As I sink deeper and deeper into my imagination, away from the uncertainty of this world..  life and all its meaning is clearer, exciting, magical. Full of spirit and colour. Full of animals allowed to be. A lamb resting upon her mothers back. Birds up above, dancing, joyously flitting through the warm spring skies. Occasional shade brought by the passing clouds. The golden yellow light of the sun, reflecting off the cool river. The pleasant splash of water as it hops over a rock. The rock, so grounded, in absolute harmony with mother nature, allowing the fast pace of life to leap over him as he watches and enjoys every ripple. Happy being a place for the resident heron to stand, while she precariously feeds herself from the abundance within the depth of the fresh river. Her feet cold, gripping upon the smooth rock. And the rock keeps still, he doesn’t dare to move, not even an inch, grounded, stable and supportive. And above and below him life continues as it has and always will do, while the water smoothes his skin and his crystals sparkle in the light.

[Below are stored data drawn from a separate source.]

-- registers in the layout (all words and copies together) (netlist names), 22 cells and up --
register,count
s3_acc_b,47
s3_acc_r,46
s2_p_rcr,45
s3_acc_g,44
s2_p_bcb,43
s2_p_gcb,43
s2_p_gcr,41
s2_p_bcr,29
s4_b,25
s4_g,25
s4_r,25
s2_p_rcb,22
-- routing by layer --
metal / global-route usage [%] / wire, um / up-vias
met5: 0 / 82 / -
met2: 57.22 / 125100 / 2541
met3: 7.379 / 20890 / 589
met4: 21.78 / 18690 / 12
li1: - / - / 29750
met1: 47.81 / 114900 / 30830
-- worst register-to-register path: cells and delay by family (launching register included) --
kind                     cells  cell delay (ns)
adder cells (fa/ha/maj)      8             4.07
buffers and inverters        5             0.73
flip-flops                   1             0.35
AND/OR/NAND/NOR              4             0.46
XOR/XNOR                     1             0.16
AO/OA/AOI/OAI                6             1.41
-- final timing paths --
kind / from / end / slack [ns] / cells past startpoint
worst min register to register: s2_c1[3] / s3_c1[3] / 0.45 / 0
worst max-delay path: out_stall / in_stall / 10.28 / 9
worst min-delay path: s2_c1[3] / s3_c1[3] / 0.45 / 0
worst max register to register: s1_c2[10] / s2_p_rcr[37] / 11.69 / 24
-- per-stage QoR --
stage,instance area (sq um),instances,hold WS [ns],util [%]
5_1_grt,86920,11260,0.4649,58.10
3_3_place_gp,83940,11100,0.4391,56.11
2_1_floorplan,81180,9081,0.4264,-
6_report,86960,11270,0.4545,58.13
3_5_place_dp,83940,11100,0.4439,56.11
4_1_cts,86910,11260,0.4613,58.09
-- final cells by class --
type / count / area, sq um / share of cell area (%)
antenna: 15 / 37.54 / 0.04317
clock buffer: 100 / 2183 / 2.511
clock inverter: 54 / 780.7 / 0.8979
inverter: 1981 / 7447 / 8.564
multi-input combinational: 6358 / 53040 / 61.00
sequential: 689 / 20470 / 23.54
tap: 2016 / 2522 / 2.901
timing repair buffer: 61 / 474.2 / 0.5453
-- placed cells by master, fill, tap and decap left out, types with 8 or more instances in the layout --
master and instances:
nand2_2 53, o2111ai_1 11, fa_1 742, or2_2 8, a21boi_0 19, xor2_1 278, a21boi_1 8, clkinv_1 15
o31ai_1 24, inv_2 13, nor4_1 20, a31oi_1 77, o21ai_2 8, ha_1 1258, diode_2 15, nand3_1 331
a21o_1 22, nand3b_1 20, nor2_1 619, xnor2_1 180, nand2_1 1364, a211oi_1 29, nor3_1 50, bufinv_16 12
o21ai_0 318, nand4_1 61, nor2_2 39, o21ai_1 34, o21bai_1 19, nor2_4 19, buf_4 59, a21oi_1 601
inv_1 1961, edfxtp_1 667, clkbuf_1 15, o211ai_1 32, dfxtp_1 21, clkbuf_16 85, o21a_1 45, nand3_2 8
<file path="src/hw/rtl/wua_pkg.sv">
package wua_pkg;

    // Port data width; the operand width parameter may be narrower.
    localparam int DATA_W    = 64;
    localparam int WIDTH_DEF = 64;
    localparam int ACT_W     = 4;
    localparam int ERR_W     = 2;

    typedef enum logic [ACT_W-1:0] {
        ACT_ADD = 4'd0,
        ACT_SUB = 4'd1,
        ACT_MUL = 4'd2,
        ACT_DIV = 4'd3,
        ACT_MOD = 4'd4,
        ACT_CMP = 4'd5,
        ACT_AND = 4'd6,
        ACT_OR  = 4'd7,
        ACT_NOT = 4'd8,
        ACT_SHL = 4'd9,
        ACT_SHR = 4'd10
    } t_act;

    typedef enum logic [ERR_W-1:0] {
        ERR_OK   = 2'd0,
        ERR_OVF  = 2'd1,
        ERR_UNF  = 2'd2,
        ERR_DIV0 = 2'd3
    } t_err;

    // Everything one item carries down the pipeline.
    typedef struct packed {
        logic [ACT_W-1:0]  act;
        logic              gt;
        logic              eq;
        t_err              err;
        logic [DATA_W-1:0] res;
        logic [DATA_W-1:0] quo;
        logic [DATA_W-1:0] rem;
        logic [DATA_W-1:0] divisor;
    } t_stage;

endpackage

</file>
<file path="src/hw/rtl/wua_div_stage.sv">
module wua_div_stage import wua_pkg::*; (
    input  logic   i_clk,
    input  logic   i_rst_n,
    input  logic   i_en,
    input  logic   i_valid,
    input  t_stage i_stage,
    output logic   o_valid,
    output t_stage o_stage
);

    logic [DATA_W:0] w_trial;
    logic            w_fit;
    logic            r_valid;
    t_stage          r_stage;
    t_stage          n_stage;

    // One restoring step: shift in the next dividend bit and try to subtract.
    assign w_trial = {i_stage.rem, i_stage.quo[DATA_W-1]};
    assign w_fit   = (w_trial >= {1'b0, i_stage.divisor});

    always_comb begin
        n_stage     = i_stage;
        n_stage.quo = {i_stage.quo[DATA_W-2:0], w_fit};
        if (w_fit) begin
            n_stage.rem = DATA_W'(w_trial - {1'b0, i_stage.divisor});
        end else begin
            n_stage.rem = w_trial[DATA_W-1:0];
        end
    end

    always_ff @(posedge i_clk) begin
        if (!i_rst_n) begin
            r_valid <= 1'b0;
        end else if (i_en) begin
            r_valid <= i_valid;
        end
    end

    always_ff @(posedge i_clk) begin
        if (i_en) begin
            r_stage <= n_stage;
        end
    end

    assign o_valid = r_valid;
    assign o_stage = r_stage;

endmodule

</file>
<file path="config.mk">
export PLATFORM = sky130hd
export DESIGN_NAME = wua_div_stage
export DESIGN_NICKNAME = d
export VERILOG_FILES = /design/src/hw/rtl/wua_pkg.sv /design/src/hw/rtl/wua_div_stage.sv
export SDC_FILE = /design/constraint.sdc
export NUM_CORES = 1
export LEC_CHECK = 0
export BUFFER_PORTS_ARGS = -buffer_cell sky130_fd_sc_hd__buf_2
export CAP_MARGIN = 20
export CORE_AREA = 2 2 206 208
export CTS_CLUSTER_SIZE = 28
export DETAILED_ROUTE_END_ITERATION = 16
export DIE_AREA = 0 0 208 210
export GPL_ROUTABILITY_DRIVEN = 1
export GPL_TIMING_DRIVEN = 0
export PLACE_DENSITY = 0.64
export SLEW_MARGIN = 15
export SYNTH_ARGS = -nofsm -noshare
export SYNTH_HDL_FRONTEND = slang
export SYNTH_SLANG_ARGS = --single-unit
</file>
<file path="constraint.sdc">
create_clock -name i_clk -period 5.15 [get_ports i_clk]
set_input_delay 1.03 -clock i_clk [delete_from_list [all_inputs] [get_ports i_clk]]
set_output_delay 1.03 -clock i_clk [all_outputs]
set_load 0.01 [all_outputs]
</file>
## Word level (Yosys, flattened, before mapping)

Index checks and enable logic that the tools add are counted.

| word-level totals | value |
|---|---|
| register bits after elaboration | 265 |
| output and inout port bits | 265 |
| logic and storage cells | 12 |

| cells by class | value |
|---|---|
| $add $sub $neg | 1 |
| $lt $le $gt $ge | 1 |
| mux-type cells | 1 |

Operator list:

| operator | number |
|---|---|
| $ge A65 B64 Y1 | 1 |
| $mux W64 | 1 |
| $sub A64 B64 Y64 | 1 |

## Depth between registers and ports, before layout

Gate-level depths: netlist (run 1).

| logic depth | value |
|---|---|
| word-level depth | 2 |
| mapped depth | 16 |
| depth with buffers taken out | 13 |

## Least setup slack after synthesis (run 1)

OpenSTA, ideal clock, no wires.

| timing | value |
|---|---|
| path kind | input to register |
| start | in i_stage[32] in the netlist's numbering |
| end | reg r_stage, in the netlist o_stage[127], data pin |
| setup time | 0.262 ns |
| arrival | 3.484 ns |
| data required time | 4.888 ns |
| slack | 1.403 ns |
| cell stages on the path | 11 |
| cells stage by stage | inv_1 ha_1 buf_2 nand4_1 or3_1 a311o_1 o41ai_4 a41oi_2 o211ai_2 xor2_1 mux2_1 |

RTL lines:

| item | RTL line | RTL |
|---|---|---|
| start, declared | wua_div_stage.sv:6 | `input t_stage i_stage,` |
| end signal, assigned | wua_div_stage.sv:41 | `r_stage <= n_stage;` |
| end, declared | wua_div_stage.sv:14 | `t_stage r_stage;` |

==> flow_metrics.env, run 1 <==
export IMPL_finalCritPeriodShare_pct=81.95
export IMPL_use_met1_pct=22.65
export IMPL_power_frac_clock_pct=36.8
export IMPL_track_usage_pct=20.39
export IMPL_overflow=0
export IMPL_crit_family="compound AO/OA/AOI/OAI gates"
export IMPL_p_leak_nw=7.626
export IMPL_area_growth_pct=35.01
export IMPL_syn_cell_area_mm2=0.01282
export IMPL_cts_tree="done"
export IMPL_finalWirelength_mm=46.58
export IMPL_cts_made_buffers=34
export IMPL_powerDensity_mw_per_mm2=358.4
export IMPL_finClkSkew_ns=0
export IMPL_rr_startpoint="o_valid$_SDFFE_PN0P_"
export IMPL_post_synth_top_count_cell="edfxtp_1"
export IMPL_cts_sinks=265
export IMPL_ys_warnings_count=0
export IMPL_synth_cells=1019
export IMPL_cts_hold_buf=0
export IMPL_grtUsageMet3_pct=7.226
export IMPL_core_mm2=0.04148
export IMPL_grt_max_degree=109
export IMPL_grtUsageMet2_pct=36.32
export IMPL_drtIter0Drc=708
export IMPL_drive_gt1_share_pct=39.98
export IMPL_path_clk_slew_ns=0.06
export IMPL_firstDrtPassIters=5
export IMPL_holdPathEnd="o_valid$_SDFFE_PN0P_"
export IMPL_r2r_slack_ns=4.49
export IMPL_root_buffer="clkbuf_16"
export IMPL_async_reset_ff_share_pct=0
export IMPL_yosysTopAreaCell="edfxtp_1"
export IMPL_fin_area_mm2=0.01730
export IMPL_p_sw_mw=1.731
export IMPL_dieArea_mm2=0.04368
export IMPL_rows=75
export IMPL_h_tree_depth=2
export IMPL_maxCapViolCount=0
export IMPL_fin_util_pct=41.72
export IMPL_dp_hpwl_mm=37.28
export IMPL_vias=10460
export IMPL_cp_end_kind="register"
export IMPL_timing_final_hold_violations=0
export IMPL_die_x_um=208
export IMPL_max_slew_margin_pct=43.35
export IMPL_cts_repair_resized=0
export IMPL_final_instance_count_excl_fill=2158
export IMPL_required_ns=5.43
export IMPL_synthTopCellsByArea="edfxtp_1 (62%), ha_1 (6.2%), a21oi_1 (4.3%), xnor2_1 (2.5%), inv_1 (2.3%)"
export IMPL_cp_start_kind="input port"
export IMPL_syn_avg_cell_area_um2=12.58
export IMPL_port_buffers=532
export IMPL_antenna_found_initial=14
export IMPL_placed_area_mm2=0.01622
export IMPL_start_util_pct=30.90
export IMPL_ys_ff_latch=265
export IMPL_grt_setup_unrepaired="no"
export IMPL_antenna_left=0
export IMPL_busiest_layer="met2"
export IMPL_ios=533
export IMPL_rr_worst_depth=2
export IMPL_irDropWorstVdd_uv=209.0
export IMPL_ys_flop_type="edfxtp_1"
export IMPL_fmax_ghz=0.2369
export IMPL_fp_dieH_um=210
export IMPL_seq_area_frac_synth_pct=62.01
export IMPL_place_congestion=0.8986
export IMPL_hp_start="o_valid$_SDFFE_PN0P_"
export IMPL_crit_chain="buf_2, inv_1, ha_1, clkbuf_1, a21oi_1, o221ai_1, o31ai_2, a21oi_1, nor3_1, o31ai_1, o31ai_1, xor2_1, a21oi_2"
export IMPL_critPathMaxStageDelay_ns=0.61
export IMPL_combPwrFrac_pct=19.9
export IMPL_grt_pass1_wl_mm=66.03
export IMPL_viasPerCell=4.847
export IMPL_first_global_vias=10430
export IMPL_num_nets_final=1922
export IMPL_crit_start="i_stage[11]"
export IMPL_p_seq_share_pct=43.3
export IMPL_yosysTopAreaCellShare_pct=61.86
export IMPL_place_inst=2092
export IMPL_hold_path_class="reg2reg"
export IMPL_worst_pin_slew_ns=0.8498
export IMPL_crit_arrival_ns=4.50
export IMPL_cp_buffers_inverters=3
export IMPL_synth_cell_types=67
export IMPL_wl_per_cell_um=21.59
export IMPL_r2r_end="o_valid$_SDFFE_PN0P_"
export IMPL_drc=0
export IMPL_synth_nets=1352
export IMPL_cts_buffer_depth=3
export IMPL_clk_latency_ns=0.53
export IMPL_worst_setup_path_type="in2reg"
export IMPL_whs_path_depth=2
export IMPL_critPathSlowestCell="o31ai_2"
export IMPL_status="completed"
export IMPL_synthTopCellsByCount="edfxtp_1 (264), a21oi_1 (111), inv_1 (79), nor2_1 (76), ha_1 (64)"
export IMPL_synth_edf_count=264
export IMPL_design_power_total_mw=6.202
export IMPL_power_internal_mw=4.471
export IMPL_postCtsSetupRepairBufs=0
export IMPL_switching_share_pct=27.91
export IMPL_setup_viol=0
export IMPL_fin_crit_ns=4.221
export IMPL_slew_violations=0
export IMPL_crit_fanout=8
registers in the layout (all words and copies together) (netlist names):
name / cells
o_valid: 1
o_stage: 264
cells in the final DEF, fill, tap and decap left out, drive strengths merged, types with 4 or more instances in the layout:
cell,synthesis,final
buf,20,554
edfxtp,264,264
a21oi,123,123
nor2,86,86
inv,79,80
ha,64,64
nand2,60,60
clkbuf,14,53
o21ai,46,46
a21o,37,37
xnor2,37,37
xor2,20,20
nand4,15,15
mux2,15,15
clkinv,0,14
o21a,12,12
o21bai,11,11
nand3,11,11
nor3,9,9
diode,0,8
or3,7,7
a211oi,6,6
nor2b,6,6
o211ai,6,6
o31ai,6,6
and3,5,5
and2,5,5
a31oi,5,5
a21boi,4,4
area by class of cell:
| cell class | instances | area, um2 |
|---|---|---|
| diodes | 8 | 20.02 |
| plain buffers | 34 | 187.7 |
| clock buffers | 39 | 890.9 |
| clock inverters | 19 | 173.9 |
| fillers | 4024 | 24170 |
| inverters | 79 | 296.5 |
| multi-input cells | 641 | 4384 |
| flip-flops and latches | 265 | 7948 |
| well taps | 539 | 674.4 |
| repair buffers | 534 | 2728 |
power groups by stage:
| stage | combinational (mW) | clock (mW) | sequential [mW] |
|---|---|---|---|
| 2_1_floorplan | 0.541 | 0 | 2.85 |
| 3_3_place_gp | 1.23 | 0 | 2.74 |
| 3_5_place_dp | 1.24 | 0 | 2.73 |
| 4_1_cts | 1.25 | 2.35 | 2.69 |
| 5_1_grt | 1.34 | 2.43 | 2.70 |
| 6_report | 1.23 | 2.28 | 2.68 |
worst reg2reg max path: stages (launching register included):
cell     delay (ns)
dfxtp_1        0.33
mux2i_1        0.07
nor2b_1        0.18
metal layers:
| metal | share of wire, % | vias up |
|---|---|---|
| met1 | 38 | 5026 |
| met3 | 8.2 | 75 |
| met4 | 2.8 | 8 |
| met5 | 0.12 | - |
| met2 | 51 | 421 |
| li1 | - | 4929 |
cells by family after synthesis:
family / Yosys count / share of synthesized area (%)
fa+ha+maj: 65 / 6.404
compound gates: 278 / 14.15
buf+inv: 113 / 3.778
simple gates: 224 / 8.289
xor+xnor: 57 / 3.895
mux: 17 / 1.474
flops: 265 / 62.01
how the worst max path moves through the flow:
stage	end	slack, ns	cells past startpoint
floorplan	o_stage[127]$_DFFE_PP_	1.40	11
global placement	o_valid$_SDFFE_PN0P_	-0.83	3
detailed placement	o_stage[94]$_DFFE_PP_	0.30	14
CTS	o_stage[94]$_DFFE_PP_	0.88	14
global route	o_stage[108]$_DFFE_PP_	0.72	14
finish	o_stage[126]$_DFFE_PP_	0.93	13
metrics by stage:
step	hold WS, ns	TNS (ns)	setup slack [ns]
after floorplan	0.5383	0	1.403
after global placement	0.5221	-190.75	-0.8259
after detailed placement	0.5615	0	0.3046
after CTS	0.5742	0	0.8783
after global routing	0.5841	0	0.7157
final	0.5733	0	0.9295
Power figures use the tool's default switching activity.
==> run 2: changes to the inputs <==
ABC_AREA = 1   (was unset)
CORE_AREA = 2 2 209 211   (was 2 2 206 208)
DIE_AREA = 0 0 211 213   (was 0 0 208 210)
PLACE_DENSITY = 0.71   (was 0.64)
clock period = 3.7 ns   (was 5.15 ns; I/O delays follow)
==> run 2 against run 1 <==
Compared with the run above:
- sequential power up 39%
- total power up 39%
- clock-buffer cell count up 2
- core utilization up 4.4 points
- critical path depth unchanged
- critical path type unchanged
- largest cell class unchanged
==> flow_metrics.env, run 2 <==
export IMPL_critPathSlowestCell="nor2_4"
export IMPL_ys_ff_latch=265
export IMPL_finalWirelength_mm=61.41
export IMPL_drive_gt1_share_pct=28.04
export IMPL_worst_setup_path_type="in2reg"
export IMPL_design_power_total_mw=8.635
export IMPL_place_congestion=0.9386
export IMPL_clk_latency_ns=0.55
export IMPL_crit_family="simple AND/OR/NAND/NOR gates"
export IMPL_crit_start="i_stage[60]"
export IMPL_overflow=0
export IMPL_cts_made_buffers=30
export IMPL_synthTopCellsByCount="nand2_1 (658), inv_1 (377), edfxtp_1 (264), nand3_1 (142), nor2_1 (96)"
export IMPL_cts_tree="done"
export IMPL_drt_met1_wl_mm=25.87
export IMPL_seq_area_frac_synth_pct=51.93
export IMPL_ios=533
export IMPL_rr_startpoint="o_valid$_SDFFE_PN0P_"
export IMPL_port_buffers=532
export IMPL_cp_depth=13
export IMPL_worst_path_most_repeated_cell="nand2_1"
export IMPL_place_inst=2927
export IMPL_multiInputGateArea_mm2=0.005713
export IMPL_h_tree_depth=1
export IMPL_r2r_end="o_valid$_SDFFE_PN0P_"
export IMPL_viasPerCell=4.716
export IMPL_worst_pin_slew_ns=0.7114
export IMPL_setup_viol=0
export IMPL_whs_path_depth=1
export IMPL_antenna_found_initial=15
export IMPL_met2_length_mm=29.47
export IMPL_firstDrtPassIters=5
export IMPL_syn_cell_area_mm2=0.01530
export IMPL_grt_pass1_wl_mm=86.73
export IMPL_powerDensity_mw_per_mm2=438.4
export IMPL_n_fill_cell=4311
export IMPL_grt_max_degree=111
export IMPL_fin_util_pct=46.13
export IMPL_wl_per_cell_um=20.51
export IMPL_cts_sinks=265
export IMPL_vias=14120
export IMPL_cp_start_kind="input port"
export IMPL_start_util_pct=35.84
export IMPL_syn_avg_cell_area_um2=8.286
export IMPL_regArea_mm2=0.007948
export IMPL_highest_layer="met5"
export IMPL_status="completed"
export IMPL_first_global_vias=13750
export IMPL_dp_hpwl_mm=51.56
export IMPL_final_common_cell="nand2_1"
export IMPL_ys_warnings_count=0
export IMPL_core_mm2=0.04270
export IMPL_crit_chain="buf_2, inv_1, ha_1, nand2_1, nor3_1, nand3_1, nor2_1, nand2_1, nand3_2, nor2_4, buf_1, nand3_1, nand2_1"
export IMPL_cp_buffers_inverters=3
export IMPL_synth_cell_types=34
export IMPL_rr_worst_depth=2
export IMPL_synth_nets=2180
export IMPL_dieArea_mm2=0.04494
export IMPL_fp_dieH_um=213
export IMPL_critPathCapture="o_stage[96]$_DFFE_PP_"
export IMPL_num_nets_final=2746
export IMPL_drtIter0Drc=954
export IMPL_final_instance_count_excl_fill=2994
export IMPL_max_slew_margin_pct=52.57
export IMPL_rows=76
export IMPL_crit_arrival_ns=3.48
export IMPL_area_growth_pct=28.70
export IMPL_drc=0
export IMPL_fmax_ghz=0.3236
export IMPL_cts_repair_resized=0
export IMPL_timing_final_hold_violations=0
export IMPL_maxCapViolCount=0
export IMPL_finClkSkew_ns=0
export IMPL_cp_end_kind="register"
export IMPL_synth_cells=1847
export IMPL_cts_buffer_depth=3
export IMPL_root_buffer="clkbuf_16"
export IMPL_postCtsSetupRepairBufs=0
export IMPL_yosysTopAreaCell="edfxtp_1"
export IMPL_track_usage_pct=26.44
export IMPL_crit_fanout=10
export IMPL_r2r_slack_ns=3.05
export IMPL_antenna_left=0
export IMPL_post_synth_top_count_cell="nand2_1"
export IMPL_required_ns=4.09
export IMPL_largest_register_ffs=264
export IMPL_path_clk_slew_ns=0.07
export IMPL_irDropWorstVdd_uv=326.4
export IMPL_yosysTopAreaCellShare_pct=51.80
export IMPL_cts_hold_buf=0
export IMPL_critPathMaxStageDelay_ns=0.48
export IMPL_met3_length_mm=4.467
export IMPL_p_leak_nw=10.29
export IMPL_fin_crit_ns=3.090
export IMPL_async_reset_ff_share_pct=0
export IMPL_synthTopCellsByArea="edfxtp_1 (52%), nand2_1 (16%), inv_1 (9.2%), ha_1 (5.2%), nand3_1 (4.6%)"
export IMPL_hold_path_class="in2reg"
export IMPL_whs_ns=0.3528
export IMPL_die_x_um=211
export IMPL_slew_violations=0
export IMPL_layout_common_cells="nand2_1 (658), buf_2 (535), inv_1 (377)"
export IMPL_synth_edf_count=264
export IMPL_grt_setup_unrepaired="no"
export IMPL_ys_flop_type="edfxtp_1"
export IMPL_finalCritPeriodShare_pct=83.52
## run 2: cell count changes after synthesis, sizes merged, moves of 38 or more
cell   delta
o21ai    -38
nand3   +133
inv     +319
a21oi    -77
nand2   +642
## run 2: how the worst min path moves through the flow
stage	startpoint	endpoint	slack (ns)
after floorplan	o_valid$_SDFFE_PN0P_	o_valid$_SDFFE_PN0P_	0.56
after global placement	o_valid$_SDFFE_PN0P_	o_valid$_SDFFE_PN0P_	0.53
after detailed placement	o_valid$_SDFFE_PN0P_	o_valid$_SDFFE_PN0P_	0.53
after CTS	i_stage[246]	o_stage[246]$_DFFE_PP_	0.32
after global routing	i_stage[228]	o_stage[228]$_DFFE_PP_	0.33
final	i_stage[216]	o_stage[216]$_DFFE_PP_	0.35
## run 2: kinds of logic (layout without fill, tap and decap cells)
| logic type | count (synthesis) | in the layout | synth area share [%] |
|---|---|---|---|
| AND/OR/NAND/NOR | 1012 | 1012 | 28.31 |
| buffers and inverters | 419 | 1008 | 10.74 |
| flip-flops | 265 | 265 | 51.93 |
| adder cells (fa/ha/maj) | 65 | 65 | 5.363 |
| AO/OA/AOI/OAI | 55 | 55 | 1.889 |
| XOR/XNOR | 31 | 31 | 1.774 |
| other | 0 | 12 | 0 |
## run 2: power by group
| group | leakage (nW) | internal [mW] | switching [mW] | total (mW) |
|---|---|---|---|---|
| clock | 0.466 | 1.67 | 1.20 | 2.87 |
| sequential | 2.59 | 3.65 | 0.0777 | 3.73 |
| combinational | 7.24 | 0.689 | 1.34 | 2.03 |
## run 2: worst reg2reg max path: stages (launching register included)
cell and delay, ns:
dfxtp_1 0.31, o21ai_0 0.15, a21oi_1 0.06
## run 2: final cells by class
cell class | count | share of cell area [%]
Multi-Input combinational cell | 1163 | 29.01
Clock buffer | 41 | 4.333
Antenna cell | 12 | 0.1525
Sequential cell | 265 | 40.35
Clock inverter | 14 | 0.4955
Inverter | 400 | 7.623
Timing Repair Buffer | 534 | 13.85
Tap cell | 546 | 3.469
Buffer | 19 | 0.7179
## run 2: through the flow
step           setup WS, ns  area (um2)  TNS [ns]
2_1_floorplan         1.134       15300         0
3_3_place_gp         -1.836       18650   -456.63
3_5_place_dp        0.04729       18710         0
4_1_cts              0.6553       19670         0
5_1_grt              0.5012       19670         0
6_report             0.6099       19700         0
## run 2: layer usage
layer / GRT usage [%] / vias up
li1: - / 6912
met1: 33.76 / 6595
met4: 6.775 / 18
met2: 45.44 / 507
met5: 0 / -
met3: 5.780 / 87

Sometimes I wonder about the personalities of everything around me, the little lambs leaping like puppies around their tired mothers, the jackdaw pecking frantically at the bird feeder before she’s disturbed, the tiny bug racing away from me as I gently weed. The trees I touch as I pass through the woods, their soft moss. The stones who hold me safely as I cross the river.

When Ted sees a daffodil he tells me “that one’s watching the river” or “that one’s watching the holly tree” or “that one has a friend now”. In his little world the daffodils have identities and their own busy lives unique to one another. As we watch the daffodils for the extraordinary length of time that only a toddler can observe for, mere adults have long since lost that ability to get lost in a flower, I begin to imagine their lives too. Fleeting yearly visits really, a speck of time where they bloom so brightly. Yellow, reminding us that sunshine is on its way. Watching the dog walkers, the bees, enjoying the care of the admiring florist, ending their days under the light of the moon or in the family home, appreciated by all who gather around them at dinner. Before they sink back into the ground and rest until next year.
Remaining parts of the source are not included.